- WHAT THIS TASK INVOLVES
Your answer should be every line below that includes the word "class".

- TASK MATERIAL

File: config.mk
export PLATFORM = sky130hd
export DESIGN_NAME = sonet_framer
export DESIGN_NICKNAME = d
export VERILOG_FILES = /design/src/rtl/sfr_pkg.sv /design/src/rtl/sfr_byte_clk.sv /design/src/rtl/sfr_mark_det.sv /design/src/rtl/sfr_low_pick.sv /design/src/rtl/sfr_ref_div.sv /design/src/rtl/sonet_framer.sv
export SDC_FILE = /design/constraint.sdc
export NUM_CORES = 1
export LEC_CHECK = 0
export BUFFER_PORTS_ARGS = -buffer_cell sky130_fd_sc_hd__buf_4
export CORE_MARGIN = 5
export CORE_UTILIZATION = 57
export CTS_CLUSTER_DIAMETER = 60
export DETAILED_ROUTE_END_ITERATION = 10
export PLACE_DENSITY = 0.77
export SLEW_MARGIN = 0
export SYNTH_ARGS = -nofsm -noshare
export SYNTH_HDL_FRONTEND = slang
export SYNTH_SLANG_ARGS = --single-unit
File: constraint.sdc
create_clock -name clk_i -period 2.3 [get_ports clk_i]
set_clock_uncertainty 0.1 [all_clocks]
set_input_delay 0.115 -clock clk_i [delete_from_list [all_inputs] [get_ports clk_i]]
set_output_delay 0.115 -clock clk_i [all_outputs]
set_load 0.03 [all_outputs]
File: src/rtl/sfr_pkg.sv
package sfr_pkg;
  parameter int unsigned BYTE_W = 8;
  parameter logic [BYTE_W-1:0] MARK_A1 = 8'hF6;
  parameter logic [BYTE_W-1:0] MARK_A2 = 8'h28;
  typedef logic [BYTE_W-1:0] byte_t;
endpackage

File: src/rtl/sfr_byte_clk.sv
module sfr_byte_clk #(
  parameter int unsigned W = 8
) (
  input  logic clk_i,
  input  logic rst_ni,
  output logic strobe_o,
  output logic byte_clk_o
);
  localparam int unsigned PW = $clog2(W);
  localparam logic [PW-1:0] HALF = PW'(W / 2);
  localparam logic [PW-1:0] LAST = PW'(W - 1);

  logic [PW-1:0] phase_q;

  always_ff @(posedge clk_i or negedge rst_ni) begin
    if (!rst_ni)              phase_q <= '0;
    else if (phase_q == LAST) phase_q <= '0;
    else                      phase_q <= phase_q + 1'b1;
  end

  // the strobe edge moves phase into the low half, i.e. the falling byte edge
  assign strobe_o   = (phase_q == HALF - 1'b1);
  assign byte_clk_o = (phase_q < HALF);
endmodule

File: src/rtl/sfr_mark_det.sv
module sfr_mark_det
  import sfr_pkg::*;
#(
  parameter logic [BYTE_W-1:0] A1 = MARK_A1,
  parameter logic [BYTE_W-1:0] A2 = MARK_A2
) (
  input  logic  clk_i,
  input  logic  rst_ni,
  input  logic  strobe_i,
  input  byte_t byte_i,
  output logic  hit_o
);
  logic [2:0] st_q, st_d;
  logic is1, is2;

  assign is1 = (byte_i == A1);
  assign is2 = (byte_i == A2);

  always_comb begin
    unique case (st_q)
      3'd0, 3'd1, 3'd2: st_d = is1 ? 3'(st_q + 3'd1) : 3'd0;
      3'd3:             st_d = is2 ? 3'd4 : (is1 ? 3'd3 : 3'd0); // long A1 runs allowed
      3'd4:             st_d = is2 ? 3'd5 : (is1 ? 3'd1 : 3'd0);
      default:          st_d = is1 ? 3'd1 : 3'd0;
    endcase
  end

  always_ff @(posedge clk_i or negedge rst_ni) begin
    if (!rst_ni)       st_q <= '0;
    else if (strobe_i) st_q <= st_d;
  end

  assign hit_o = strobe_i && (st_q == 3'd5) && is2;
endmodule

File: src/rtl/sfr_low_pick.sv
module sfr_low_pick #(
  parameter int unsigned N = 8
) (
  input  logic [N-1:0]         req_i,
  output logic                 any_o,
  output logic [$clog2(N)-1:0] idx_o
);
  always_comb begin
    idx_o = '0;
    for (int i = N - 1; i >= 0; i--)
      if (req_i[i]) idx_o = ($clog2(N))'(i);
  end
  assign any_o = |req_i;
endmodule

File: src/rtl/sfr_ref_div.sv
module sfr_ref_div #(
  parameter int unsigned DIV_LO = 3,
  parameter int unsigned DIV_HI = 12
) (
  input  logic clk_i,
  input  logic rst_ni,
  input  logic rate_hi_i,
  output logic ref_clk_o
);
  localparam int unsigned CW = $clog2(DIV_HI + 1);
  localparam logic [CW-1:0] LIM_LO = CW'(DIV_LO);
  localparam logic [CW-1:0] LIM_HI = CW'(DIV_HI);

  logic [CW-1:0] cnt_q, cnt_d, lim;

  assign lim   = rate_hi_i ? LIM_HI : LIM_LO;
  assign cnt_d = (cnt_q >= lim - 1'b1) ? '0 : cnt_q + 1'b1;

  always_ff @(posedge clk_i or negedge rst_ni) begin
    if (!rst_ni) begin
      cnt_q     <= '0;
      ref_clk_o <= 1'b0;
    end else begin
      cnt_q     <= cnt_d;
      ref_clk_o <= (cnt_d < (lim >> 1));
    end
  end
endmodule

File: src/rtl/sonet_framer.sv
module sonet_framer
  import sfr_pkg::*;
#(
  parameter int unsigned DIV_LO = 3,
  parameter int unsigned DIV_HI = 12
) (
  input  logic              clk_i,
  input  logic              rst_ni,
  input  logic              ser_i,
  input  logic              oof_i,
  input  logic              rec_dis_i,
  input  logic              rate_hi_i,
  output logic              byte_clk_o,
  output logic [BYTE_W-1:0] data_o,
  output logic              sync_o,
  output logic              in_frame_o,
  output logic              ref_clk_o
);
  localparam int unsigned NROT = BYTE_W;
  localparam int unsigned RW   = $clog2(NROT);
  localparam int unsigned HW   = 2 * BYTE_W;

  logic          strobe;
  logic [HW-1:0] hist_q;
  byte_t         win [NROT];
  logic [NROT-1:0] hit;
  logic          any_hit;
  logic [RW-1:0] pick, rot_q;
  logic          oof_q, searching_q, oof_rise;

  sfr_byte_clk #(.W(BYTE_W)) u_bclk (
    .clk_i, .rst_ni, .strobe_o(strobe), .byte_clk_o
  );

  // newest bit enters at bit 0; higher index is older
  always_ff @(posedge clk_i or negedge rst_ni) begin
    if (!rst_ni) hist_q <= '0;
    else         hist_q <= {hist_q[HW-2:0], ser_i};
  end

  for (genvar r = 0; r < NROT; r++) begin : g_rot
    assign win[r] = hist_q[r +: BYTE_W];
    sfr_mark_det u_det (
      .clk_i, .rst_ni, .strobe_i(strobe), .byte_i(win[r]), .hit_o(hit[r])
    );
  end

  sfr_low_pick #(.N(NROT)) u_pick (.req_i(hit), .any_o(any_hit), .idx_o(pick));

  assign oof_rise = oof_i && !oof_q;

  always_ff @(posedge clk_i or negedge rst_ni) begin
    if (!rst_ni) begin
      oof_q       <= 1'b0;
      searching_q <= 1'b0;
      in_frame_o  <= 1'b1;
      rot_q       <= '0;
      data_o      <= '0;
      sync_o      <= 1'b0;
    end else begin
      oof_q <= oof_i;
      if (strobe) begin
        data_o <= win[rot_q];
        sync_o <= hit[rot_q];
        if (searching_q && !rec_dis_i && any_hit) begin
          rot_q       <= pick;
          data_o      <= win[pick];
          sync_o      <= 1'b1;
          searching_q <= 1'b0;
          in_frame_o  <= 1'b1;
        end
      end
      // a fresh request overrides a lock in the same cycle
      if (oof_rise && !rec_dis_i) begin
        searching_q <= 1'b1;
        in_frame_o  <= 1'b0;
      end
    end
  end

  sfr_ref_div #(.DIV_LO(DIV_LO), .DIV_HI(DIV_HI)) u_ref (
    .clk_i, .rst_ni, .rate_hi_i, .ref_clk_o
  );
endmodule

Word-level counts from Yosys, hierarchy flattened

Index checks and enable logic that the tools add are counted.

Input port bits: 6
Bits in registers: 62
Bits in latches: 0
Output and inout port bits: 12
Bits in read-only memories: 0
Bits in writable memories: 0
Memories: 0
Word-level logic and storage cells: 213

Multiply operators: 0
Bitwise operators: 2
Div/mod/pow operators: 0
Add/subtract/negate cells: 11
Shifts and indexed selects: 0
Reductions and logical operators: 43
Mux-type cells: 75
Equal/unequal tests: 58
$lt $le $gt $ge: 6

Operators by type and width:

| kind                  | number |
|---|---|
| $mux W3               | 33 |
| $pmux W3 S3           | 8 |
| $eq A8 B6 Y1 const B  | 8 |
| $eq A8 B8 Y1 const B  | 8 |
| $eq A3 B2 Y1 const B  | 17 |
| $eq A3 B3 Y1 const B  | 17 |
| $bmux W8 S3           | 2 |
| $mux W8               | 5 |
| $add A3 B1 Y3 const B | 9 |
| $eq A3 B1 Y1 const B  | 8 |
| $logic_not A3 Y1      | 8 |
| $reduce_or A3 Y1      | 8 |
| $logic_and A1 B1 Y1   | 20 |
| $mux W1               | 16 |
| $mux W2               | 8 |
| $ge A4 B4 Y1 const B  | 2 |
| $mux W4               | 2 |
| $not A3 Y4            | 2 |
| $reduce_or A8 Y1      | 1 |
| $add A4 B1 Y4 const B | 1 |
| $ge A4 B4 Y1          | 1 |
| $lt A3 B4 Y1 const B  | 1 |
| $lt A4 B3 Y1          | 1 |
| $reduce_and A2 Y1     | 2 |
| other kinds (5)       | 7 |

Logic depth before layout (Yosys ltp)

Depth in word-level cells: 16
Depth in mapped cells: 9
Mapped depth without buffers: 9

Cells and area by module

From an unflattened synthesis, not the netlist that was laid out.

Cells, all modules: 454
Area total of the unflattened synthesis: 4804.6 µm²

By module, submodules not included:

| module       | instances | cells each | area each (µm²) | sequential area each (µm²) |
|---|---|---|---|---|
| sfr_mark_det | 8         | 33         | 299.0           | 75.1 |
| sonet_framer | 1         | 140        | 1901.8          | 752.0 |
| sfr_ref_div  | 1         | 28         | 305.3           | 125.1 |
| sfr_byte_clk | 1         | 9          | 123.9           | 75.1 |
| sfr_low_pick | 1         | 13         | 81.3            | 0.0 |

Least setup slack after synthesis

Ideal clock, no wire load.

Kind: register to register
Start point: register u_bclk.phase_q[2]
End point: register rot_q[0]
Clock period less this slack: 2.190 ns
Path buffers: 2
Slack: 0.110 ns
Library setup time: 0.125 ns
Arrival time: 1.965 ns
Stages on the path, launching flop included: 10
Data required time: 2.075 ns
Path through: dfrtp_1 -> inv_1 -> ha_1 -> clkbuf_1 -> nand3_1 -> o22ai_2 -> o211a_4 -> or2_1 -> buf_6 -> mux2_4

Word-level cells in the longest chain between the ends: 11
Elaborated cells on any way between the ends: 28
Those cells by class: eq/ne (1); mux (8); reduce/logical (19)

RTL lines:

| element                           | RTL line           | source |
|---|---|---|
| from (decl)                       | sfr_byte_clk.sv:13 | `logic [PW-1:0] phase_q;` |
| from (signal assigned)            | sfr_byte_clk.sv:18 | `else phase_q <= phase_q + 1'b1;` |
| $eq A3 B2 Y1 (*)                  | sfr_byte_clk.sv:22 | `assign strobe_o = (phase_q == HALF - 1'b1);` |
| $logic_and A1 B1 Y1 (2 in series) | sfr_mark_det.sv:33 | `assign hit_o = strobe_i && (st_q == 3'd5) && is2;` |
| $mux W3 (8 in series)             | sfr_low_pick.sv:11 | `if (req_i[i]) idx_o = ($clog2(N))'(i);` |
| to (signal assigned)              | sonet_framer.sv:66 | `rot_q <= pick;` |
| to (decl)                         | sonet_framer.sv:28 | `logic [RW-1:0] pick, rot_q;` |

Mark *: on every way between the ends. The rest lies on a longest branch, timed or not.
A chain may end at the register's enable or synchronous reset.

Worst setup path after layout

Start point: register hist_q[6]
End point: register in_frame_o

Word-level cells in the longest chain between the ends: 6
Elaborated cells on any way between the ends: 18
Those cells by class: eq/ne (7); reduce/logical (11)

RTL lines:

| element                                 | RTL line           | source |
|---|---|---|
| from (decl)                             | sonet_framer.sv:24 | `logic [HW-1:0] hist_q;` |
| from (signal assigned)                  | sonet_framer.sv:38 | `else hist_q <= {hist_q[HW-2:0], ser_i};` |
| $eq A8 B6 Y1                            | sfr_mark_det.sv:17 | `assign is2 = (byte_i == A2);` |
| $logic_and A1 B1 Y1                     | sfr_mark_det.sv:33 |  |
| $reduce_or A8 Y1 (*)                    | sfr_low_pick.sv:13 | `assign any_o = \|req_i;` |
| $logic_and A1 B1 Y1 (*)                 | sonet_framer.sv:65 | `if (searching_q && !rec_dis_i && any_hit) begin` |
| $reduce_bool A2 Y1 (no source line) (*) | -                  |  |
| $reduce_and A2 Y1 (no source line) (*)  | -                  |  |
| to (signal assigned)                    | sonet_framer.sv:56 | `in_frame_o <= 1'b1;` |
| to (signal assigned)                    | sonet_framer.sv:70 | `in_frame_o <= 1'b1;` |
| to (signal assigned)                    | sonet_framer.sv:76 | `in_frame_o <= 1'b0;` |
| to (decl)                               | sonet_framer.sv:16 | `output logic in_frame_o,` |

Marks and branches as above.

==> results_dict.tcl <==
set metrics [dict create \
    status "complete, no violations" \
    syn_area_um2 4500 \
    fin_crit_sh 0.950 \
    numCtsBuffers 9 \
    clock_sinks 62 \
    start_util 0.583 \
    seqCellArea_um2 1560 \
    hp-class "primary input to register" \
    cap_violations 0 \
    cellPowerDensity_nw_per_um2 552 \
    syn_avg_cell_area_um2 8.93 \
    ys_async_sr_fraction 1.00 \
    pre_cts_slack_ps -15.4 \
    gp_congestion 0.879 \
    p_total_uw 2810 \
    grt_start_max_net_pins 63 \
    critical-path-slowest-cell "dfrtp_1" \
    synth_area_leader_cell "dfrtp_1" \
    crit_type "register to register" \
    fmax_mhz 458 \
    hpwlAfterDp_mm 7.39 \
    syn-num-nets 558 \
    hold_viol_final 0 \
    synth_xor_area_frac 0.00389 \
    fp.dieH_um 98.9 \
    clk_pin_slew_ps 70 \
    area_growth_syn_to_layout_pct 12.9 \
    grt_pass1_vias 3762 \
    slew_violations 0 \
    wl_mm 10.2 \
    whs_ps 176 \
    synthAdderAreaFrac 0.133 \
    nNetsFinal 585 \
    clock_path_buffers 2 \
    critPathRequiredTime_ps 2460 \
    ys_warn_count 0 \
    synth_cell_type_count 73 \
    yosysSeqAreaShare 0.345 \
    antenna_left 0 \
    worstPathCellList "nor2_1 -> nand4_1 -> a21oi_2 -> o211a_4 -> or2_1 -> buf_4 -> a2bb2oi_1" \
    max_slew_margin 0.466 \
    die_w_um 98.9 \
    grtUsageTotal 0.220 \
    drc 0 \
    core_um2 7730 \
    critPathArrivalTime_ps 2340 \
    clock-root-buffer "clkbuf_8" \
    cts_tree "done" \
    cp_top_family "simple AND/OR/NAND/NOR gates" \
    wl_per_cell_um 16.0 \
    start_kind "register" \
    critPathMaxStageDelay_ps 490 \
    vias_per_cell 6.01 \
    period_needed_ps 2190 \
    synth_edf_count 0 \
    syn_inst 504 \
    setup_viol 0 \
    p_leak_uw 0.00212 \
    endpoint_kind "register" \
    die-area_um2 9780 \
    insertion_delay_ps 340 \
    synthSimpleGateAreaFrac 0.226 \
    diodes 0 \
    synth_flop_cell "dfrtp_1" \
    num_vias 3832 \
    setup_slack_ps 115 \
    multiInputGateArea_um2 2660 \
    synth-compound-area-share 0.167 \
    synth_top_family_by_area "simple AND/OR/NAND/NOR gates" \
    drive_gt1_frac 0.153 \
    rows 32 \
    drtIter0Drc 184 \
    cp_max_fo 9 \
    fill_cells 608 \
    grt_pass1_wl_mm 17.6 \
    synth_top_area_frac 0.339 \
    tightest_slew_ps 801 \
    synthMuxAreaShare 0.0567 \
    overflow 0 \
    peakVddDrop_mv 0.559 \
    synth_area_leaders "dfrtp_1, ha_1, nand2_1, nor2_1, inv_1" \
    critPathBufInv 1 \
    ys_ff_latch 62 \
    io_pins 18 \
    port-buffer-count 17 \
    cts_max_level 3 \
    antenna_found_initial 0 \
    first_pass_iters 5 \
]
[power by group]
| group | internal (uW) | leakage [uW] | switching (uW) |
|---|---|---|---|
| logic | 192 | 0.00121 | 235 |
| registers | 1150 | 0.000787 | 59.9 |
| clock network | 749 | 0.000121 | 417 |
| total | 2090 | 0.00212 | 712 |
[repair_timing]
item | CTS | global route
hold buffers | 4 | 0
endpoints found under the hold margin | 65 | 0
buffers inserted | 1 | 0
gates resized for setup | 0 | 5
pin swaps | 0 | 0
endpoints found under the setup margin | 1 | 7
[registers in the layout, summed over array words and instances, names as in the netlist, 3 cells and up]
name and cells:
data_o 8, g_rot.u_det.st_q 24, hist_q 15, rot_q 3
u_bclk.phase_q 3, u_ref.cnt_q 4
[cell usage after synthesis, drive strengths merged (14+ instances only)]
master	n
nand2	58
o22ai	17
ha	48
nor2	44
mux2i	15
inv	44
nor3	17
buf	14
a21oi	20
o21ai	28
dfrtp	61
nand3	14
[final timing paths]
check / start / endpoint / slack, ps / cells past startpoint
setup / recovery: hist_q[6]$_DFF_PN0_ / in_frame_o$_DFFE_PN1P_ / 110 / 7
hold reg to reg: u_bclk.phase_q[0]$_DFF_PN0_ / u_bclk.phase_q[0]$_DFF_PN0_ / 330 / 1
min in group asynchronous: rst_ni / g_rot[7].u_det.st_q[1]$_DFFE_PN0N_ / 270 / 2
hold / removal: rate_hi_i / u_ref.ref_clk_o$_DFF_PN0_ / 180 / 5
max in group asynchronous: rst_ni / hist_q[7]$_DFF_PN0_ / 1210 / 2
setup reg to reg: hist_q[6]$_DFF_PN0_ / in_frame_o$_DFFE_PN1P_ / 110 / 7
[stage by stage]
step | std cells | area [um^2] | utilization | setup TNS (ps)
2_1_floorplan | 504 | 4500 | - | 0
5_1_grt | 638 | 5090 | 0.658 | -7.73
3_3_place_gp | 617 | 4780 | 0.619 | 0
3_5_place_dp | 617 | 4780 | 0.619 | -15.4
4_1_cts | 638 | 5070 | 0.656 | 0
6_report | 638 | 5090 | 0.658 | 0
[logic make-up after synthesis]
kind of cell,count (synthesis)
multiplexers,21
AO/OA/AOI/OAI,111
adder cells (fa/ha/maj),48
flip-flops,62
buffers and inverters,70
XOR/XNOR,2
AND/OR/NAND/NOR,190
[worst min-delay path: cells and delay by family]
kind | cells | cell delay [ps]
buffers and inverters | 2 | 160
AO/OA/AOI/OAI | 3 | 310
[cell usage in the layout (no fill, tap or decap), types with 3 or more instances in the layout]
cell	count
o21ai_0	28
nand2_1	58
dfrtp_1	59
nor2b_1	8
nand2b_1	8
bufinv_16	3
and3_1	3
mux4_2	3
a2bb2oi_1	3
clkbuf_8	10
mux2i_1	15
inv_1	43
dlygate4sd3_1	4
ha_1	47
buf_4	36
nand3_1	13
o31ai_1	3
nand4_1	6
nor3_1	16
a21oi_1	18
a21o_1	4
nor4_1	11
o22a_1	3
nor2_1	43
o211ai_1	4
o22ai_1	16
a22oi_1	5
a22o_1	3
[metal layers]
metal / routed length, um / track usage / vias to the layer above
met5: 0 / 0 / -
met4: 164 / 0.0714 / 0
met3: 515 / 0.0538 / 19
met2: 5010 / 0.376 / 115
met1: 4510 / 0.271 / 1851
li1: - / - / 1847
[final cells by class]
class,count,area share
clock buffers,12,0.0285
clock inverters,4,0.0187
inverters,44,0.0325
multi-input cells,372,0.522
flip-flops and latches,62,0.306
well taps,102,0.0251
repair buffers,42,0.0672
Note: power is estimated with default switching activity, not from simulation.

- RESULT BELOW
Those cells by class: eq/ne (1); mux (8); reduce/logical (19)
Those cells by class: eq/ne (7); reduce/logical (11)
    hp-class "primary input to register" \
[final cells by class]
class,count,area share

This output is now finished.